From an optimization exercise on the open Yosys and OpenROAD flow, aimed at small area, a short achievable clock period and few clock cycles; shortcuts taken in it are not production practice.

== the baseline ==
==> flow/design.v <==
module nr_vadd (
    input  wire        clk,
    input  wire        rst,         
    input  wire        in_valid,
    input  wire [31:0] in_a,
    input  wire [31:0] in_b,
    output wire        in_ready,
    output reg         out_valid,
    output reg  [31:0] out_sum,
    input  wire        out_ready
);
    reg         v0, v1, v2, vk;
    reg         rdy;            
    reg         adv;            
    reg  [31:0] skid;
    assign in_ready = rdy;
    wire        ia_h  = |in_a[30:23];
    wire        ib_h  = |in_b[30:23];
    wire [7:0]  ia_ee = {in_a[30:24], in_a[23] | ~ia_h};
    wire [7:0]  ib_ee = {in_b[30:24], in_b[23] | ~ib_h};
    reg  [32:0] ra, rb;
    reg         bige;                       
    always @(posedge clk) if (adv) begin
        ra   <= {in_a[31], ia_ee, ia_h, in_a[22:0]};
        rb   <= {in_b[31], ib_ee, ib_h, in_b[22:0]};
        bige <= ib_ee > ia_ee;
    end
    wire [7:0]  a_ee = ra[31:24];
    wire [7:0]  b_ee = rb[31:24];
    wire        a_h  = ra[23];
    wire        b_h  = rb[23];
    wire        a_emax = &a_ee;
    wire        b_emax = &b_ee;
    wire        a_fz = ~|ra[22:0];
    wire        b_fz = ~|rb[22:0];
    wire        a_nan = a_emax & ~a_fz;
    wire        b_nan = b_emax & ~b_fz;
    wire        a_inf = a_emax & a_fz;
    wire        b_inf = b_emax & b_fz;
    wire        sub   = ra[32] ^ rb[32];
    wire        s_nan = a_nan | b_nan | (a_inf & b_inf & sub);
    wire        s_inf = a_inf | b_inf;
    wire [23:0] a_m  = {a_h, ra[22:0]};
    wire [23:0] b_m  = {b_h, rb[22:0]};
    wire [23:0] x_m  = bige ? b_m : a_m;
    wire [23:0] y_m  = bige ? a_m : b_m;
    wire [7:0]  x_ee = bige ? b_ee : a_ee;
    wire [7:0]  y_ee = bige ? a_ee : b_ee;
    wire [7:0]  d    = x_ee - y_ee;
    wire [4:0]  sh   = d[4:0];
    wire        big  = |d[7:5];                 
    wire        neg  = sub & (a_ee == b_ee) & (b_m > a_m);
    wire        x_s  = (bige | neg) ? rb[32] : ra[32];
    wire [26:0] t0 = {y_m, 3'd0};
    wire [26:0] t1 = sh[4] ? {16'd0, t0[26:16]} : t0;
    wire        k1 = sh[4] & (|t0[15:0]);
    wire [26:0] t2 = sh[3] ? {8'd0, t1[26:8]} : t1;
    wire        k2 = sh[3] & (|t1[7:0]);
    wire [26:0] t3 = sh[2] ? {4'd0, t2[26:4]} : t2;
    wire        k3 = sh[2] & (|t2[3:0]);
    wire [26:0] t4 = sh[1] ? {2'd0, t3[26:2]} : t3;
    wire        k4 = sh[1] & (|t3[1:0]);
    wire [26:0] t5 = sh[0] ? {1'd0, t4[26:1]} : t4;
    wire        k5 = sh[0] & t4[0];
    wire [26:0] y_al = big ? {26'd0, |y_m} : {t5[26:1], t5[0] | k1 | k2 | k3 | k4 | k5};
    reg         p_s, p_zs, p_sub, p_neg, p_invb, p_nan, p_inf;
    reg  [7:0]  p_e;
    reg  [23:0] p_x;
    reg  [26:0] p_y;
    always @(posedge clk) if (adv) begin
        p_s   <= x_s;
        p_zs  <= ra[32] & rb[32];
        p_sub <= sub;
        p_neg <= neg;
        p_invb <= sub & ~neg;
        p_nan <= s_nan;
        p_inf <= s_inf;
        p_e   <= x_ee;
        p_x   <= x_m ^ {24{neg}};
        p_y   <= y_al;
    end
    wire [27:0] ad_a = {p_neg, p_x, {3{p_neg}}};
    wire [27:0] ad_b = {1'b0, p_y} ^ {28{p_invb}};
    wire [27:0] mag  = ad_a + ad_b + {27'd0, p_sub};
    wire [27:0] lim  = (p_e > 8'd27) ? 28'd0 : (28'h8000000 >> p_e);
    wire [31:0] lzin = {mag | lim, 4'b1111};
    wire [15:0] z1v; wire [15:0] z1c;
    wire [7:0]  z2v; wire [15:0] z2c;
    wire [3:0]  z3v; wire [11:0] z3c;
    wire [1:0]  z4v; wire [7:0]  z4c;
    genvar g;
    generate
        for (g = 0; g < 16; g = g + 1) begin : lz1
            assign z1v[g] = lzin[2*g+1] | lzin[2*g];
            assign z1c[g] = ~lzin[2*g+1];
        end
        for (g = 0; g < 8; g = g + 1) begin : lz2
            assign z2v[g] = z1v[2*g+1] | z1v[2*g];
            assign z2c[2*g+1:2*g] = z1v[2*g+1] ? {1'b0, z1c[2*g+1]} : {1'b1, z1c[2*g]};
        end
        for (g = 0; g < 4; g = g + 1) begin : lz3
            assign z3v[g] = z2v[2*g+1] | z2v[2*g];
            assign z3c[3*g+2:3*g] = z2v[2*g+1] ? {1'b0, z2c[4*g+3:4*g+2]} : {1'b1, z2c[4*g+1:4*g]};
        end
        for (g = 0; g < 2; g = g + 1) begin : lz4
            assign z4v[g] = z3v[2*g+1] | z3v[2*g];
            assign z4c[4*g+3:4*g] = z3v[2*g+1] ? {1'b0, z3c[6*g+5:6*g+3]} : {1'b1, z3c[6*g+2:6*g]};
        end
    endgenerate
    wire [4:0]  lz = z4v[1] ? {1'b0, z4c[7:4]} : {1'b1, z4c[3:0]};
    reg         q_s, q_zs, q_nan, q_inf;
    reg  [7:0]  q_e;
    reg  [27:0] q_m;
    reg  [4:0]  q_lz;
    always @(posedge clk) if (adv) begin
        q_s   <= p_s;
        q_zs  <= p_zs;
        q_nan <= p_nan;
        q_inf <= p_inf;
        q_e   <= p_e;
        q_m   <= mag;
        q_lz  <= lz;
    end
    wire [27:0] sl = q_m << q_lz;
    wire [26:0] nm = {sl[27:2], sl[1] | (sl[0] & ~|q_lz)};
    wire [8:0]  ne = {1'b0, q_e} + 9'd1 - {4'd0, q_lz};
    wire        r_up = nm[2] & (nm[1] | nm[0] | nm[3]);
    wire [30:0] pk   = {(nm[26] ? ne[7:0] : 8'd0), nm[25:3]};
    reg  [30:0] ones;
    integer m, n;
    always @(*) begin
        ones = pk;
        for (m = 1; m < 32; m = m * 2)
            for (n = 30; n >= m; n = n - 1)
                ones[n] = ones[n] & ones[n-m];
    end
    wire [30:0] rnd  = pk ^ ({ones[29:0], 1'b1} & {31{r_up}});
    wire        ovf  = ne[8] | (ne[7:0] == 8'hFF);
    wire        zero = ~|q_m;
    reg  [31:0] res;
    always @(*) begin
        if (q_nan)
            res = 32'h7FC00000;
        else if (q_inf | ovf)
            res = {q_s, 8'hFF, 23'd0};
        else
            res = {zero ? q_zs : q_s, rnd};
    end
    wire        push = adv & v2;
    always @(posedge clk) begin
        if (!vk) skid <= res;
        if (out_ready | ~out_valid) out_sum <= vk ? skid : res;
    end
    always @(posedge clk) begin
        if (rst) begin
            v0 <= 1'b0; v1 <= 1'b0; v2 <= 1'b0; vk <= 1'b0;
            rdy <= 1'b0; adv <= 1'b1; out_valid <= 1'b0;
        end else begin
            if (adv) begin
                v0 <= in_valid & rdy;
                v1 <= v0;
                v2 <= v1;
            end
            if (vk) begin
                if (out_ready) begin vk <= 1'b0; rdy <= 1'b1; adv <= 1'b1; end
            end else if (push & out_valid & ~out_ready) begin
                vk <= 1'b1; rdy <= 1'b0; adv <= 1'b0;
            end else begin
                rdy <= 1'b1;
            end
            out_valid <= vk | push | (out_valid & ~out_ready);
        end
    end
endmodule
---
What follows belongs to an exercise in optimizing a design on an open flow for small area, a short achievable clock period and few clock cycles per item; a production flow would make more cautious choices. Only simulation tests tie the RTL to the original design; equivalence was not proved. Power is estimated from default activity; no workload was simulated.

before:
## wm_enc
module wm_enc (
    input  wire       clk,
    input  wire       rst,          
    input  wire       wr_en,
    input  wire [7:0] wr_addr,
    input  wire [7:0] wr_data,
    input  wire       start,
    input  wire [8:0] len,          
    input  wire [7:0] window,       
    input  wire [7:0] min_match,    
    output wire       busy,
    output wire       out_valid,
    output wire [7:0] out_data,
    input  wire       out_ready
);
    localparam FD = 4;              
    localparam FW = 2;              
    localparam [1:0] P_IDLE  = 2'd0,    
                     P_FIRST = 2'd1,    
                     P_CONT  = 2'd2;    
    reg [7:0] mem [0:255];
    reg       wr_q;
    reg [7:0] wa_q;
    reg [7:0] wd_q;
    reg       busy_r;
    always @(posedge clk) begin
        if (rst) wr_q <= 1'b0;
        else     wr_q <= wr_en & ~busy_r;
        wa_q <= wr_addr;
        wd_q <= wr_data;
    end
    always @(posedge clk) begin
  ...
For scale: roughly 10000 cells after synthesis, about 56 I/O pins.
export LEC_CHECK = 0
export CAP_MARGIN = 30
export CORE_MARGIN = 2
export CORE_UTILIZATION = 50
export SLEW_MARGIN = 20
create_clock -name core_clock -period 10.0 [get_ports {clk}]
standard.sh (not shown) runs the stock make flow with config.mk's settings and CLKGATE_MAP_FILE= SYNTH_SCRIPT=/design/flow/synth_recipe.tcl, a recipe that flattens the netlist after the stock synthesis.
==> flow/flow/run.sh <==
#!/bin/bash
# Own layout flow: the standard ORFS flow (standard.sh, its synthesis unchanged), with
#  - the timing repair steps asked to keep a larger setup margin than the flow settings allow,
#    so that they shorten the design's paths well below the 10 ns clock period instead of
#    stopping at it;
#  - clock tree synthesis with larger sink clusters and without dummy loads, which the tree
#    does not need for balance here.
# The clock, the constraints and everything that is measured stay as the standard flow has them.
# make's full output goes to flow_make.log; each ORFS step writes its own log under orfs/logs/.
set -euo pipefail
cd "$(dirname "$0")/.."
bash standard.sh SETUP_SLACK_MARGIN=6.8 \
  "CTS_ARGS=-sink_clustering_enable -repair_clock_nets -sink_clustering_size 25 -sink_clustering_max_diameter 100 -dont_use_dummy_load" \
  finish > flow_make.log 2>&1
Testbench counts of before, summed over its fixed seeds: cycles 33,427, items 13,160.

* Description of the task
Return exactly the lines above from the line that has "From an optimization" through the line that has "b_ee : a_ee;", inclusive, and nothing else.

* Problem solution
From an optimization exercise on the open Yosys and OpenROAD flow, aimed at small area, a short achievable clock period and few clock cycles; shortcuts taken in it are not production practice.

== the baseline ==
==> flow/design.v <==
module nr_vadd (
    input  wire        clk,
    input  wire        rst,         
    input  wire        in_valid,
    input  wire [31:0] in_a,
    input  wire [31:0] in_b,
    output wire        in_ready,
    output reg         out_valid,
    output reg  [31:0] out_sum,
    input  wire        out_ready
);
    reg         v0, v1, v2, vk;
    reg         rdy;            
    reg         adv;            
    reg  [31:0] skid;
    assign in_ready = rdy;
    wire        ia_h  = |in_a[30:23];
    wire        ib_h  = |in_b[30:23];
    wire [7:0]  ia_ee = {in_a[30:24], in_a[23] | ~ia_h};
    wire [7:0]  ib_ee = {in_b[30:24], in_b[23] | ~ib_h};
    reg  [32:0] ra, rb;
    reg         bige;                       
    always @(posedge clk) if (adv) begin
        ra   <= {in_a[31], ia_ee, ia_h, in_a[22:0]};
        rb   <= {in_b[31], ib_ee, ib_h, in_b[22:0]};
        bige <= ib_ee > ia_ee;
    end
    wire [7:0]  a_ee = ra[31:24];
    wire [7:0]  b_ee = rb[31:24];
    wire        a_h  = ra[23];
    wire        b_h  = rb[23];
    wire        a_emax = &a_ee;
    wire        b_emax = &b_ee;
    wire        a_fz = ~|ra[22:0];
    wire        b_fz = ~|rb[22:0];
    wire        a_nan = a_emax & ~a_fz;
    wire        b_nan = b_emax & ~b_fz;
    wire        a_inf = a_emax & a_fz;
    wire        b_inf = b_emax & b_fz;
    wire        sub   = ra[32] ^ rb[32];
    wire        s_nan = a_nan | b_nan | (a_inf & b_inf & sub);
    wire        s_inf = a_inf | b_inf;
    wire [23:0] a_m  = {a_h, ra[22:0]};
    wire [23:0] b_m  = {b_h, rb[22:0]};
    wire [23:0] x_m  = bige ? b_m : a_m;
    wire [23:0] y_m  = bige ? a_m : b_m;
    wire [7:0]  x_ee = bige ? b_ee : a_ee;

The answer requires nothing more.